§ Data to process

================================

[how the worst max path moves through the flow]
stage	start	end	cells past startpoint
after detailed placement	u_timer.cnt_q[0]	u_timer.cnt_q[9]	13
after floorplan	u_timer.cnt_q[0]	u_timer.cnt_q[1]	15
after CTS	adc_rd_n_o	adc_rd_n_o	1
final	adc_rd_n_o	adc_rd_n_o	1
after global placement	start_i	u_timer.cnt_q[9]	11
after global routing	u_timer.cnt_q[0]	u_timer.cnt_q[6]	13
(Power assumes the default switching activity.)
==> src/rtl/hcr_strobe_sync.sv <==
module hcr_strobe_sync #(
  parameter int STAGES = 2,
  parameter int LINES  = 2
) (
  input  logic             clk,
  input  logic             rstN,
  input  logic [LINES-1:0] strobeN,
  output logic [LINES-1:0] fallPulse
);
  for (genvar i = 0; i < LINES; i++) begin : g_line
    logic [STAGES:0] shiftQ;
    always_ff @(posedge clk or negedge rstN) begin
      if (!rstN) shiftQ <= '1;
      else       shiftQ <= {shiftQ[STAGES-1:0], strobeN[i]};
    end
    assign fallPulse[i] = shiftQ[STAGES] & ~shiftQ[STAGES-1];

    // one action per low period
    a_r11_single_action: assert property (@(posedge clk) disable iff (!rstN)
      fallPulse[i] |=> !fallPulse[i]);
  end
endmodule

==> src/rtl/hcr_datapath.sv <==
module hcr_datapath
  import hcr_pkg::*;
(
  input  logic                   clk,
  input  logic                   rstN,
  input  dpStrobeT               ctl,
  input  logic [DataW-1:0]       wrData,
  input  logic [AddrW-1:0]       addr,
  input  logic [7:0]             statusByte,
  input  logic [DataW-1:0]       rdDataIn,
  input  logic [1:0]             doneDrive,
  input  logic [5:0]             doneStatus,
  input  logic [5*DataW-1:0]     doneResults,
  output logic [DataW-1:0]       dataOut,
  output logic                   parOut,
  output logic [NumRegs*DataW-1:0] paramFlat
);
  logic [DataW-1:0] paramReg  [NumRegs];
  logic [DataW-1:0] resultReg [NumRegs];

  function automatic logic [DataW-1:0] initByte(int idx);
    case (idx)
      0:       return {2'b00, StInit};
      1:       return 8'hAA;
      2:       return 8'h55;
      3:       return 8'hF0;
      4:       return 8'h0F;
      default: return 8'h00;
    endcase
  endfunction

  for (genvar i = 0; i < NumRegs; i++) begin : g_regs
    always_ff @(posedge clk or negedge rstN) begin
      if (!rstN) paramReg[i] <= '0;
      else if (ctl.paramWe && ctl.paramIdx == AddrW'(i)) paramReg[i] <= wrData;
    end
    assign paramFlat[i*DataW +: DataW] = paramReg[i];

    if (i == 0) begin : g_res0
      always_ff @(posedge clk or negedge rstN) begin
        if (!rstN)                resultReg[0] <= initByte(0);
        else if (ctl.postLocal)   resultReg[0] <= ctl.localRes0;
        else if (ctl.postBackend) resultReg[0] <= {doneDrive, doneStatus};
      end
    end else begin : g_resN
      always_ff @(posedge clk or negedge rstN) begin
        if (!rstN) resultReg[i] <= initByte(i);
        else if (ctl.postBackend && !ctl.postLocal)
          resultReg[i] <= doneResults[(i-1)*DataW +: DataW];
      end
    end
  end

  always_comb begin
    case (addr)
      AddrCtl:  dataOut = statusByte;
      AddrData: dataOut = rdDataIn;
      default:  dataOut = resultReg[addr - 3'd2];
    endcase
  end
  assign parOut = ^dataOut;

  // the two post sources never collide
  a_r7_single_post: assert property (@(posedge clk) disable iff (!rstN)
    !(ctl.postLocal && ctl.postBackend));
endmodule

================================

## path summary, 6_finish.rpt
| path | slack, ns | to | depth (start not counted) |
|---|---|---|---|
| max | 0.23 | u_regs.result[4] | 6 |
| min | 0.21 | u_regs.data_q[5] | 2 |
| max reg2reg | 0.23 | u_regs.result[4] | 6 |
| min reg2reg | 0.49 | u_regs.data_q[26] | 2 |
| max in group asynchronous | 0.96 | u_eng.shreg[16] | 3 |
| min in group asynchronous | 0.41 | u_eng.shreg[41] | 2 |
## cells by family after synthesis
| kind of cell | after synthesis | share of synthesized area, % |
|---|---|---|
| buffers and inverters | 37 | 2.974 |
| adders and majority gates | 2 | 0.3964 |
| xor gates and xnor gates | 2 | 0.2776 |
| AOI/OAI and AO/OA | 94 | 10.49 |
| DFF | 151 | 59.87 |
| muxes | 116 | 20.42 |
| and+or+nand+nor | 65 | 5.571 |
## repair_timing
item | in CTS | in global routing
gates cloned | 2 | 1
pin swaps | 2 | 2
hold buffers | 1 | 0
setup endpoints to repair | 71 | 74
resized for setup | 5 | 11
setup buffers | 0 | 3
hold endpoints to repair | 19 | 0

================================

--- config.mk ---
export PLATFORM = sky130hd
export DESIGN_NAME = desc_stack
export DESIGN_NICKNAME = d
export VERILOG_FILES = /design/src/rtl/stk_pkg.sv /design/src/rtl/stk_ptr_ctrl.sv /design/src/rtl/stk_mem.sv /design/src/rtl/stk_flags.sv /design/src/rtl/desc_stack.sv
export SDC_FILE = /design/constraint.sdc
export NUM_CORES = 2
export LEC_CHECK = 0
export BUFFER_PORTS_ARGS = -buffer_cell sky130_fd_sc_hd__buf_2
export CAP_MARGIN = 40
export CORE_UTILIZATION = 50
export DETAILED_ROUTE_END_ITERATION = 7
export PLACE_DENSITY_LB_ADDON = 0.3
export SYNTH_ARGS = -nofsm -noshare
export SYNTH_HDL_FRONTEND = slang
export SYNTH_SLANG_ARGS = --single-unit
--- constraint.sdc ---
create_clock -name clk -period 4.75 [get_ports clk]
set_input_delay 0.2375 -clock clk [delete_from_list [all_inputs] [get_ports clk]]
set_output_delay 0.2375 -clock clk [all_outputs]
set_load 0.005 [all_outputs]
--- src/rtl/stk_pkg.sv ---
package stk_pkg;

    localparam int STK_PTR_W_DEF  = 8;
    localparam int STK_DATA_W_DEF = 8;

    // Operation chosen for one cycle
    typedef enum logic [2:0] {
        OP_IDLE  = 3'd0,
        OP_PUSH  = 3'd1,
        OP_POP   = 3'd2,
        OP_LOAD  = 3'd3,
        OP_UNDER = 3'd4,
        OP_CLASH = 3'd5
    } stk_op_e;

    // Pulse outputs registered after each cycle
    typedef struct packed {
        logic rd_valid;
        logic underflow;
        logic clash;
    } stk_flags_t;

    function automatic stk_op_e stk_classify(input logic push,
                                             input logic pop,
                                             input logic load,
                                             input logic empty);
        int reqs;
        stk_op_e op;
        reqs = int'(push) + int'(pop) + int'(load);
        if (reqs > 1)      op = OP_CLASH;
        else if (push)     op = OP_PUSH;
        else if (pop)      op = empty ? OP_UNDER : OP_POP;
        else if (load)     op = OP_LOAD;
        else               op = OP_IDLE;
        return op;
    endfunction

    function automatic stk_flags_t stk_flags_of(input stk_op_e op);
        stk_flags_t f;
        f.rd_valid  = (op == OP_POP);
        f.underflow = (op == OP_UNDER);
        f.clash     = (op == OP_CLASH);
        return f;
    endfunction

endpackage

================================

§ What this task involves
Return only the lines between the one holding "65 | 5.571 |" and the one holding "hold endpoints to repair | 19 | 0", inclusive, exactly as they appear above.

§ Exercise answer
| and+or+nand+nor | 65 | 5.571 |
## repair_timing
item | in CTS | in global routing
gates cloned | 2 | 1
pin swaps | 2 | 2
hold buffers | 1 | 0
setup endpoints to repair | 71 | 74
resized for setup | 5 | 11
setup buffers | 0 | 3
hold endpoints to repair | 19 | 0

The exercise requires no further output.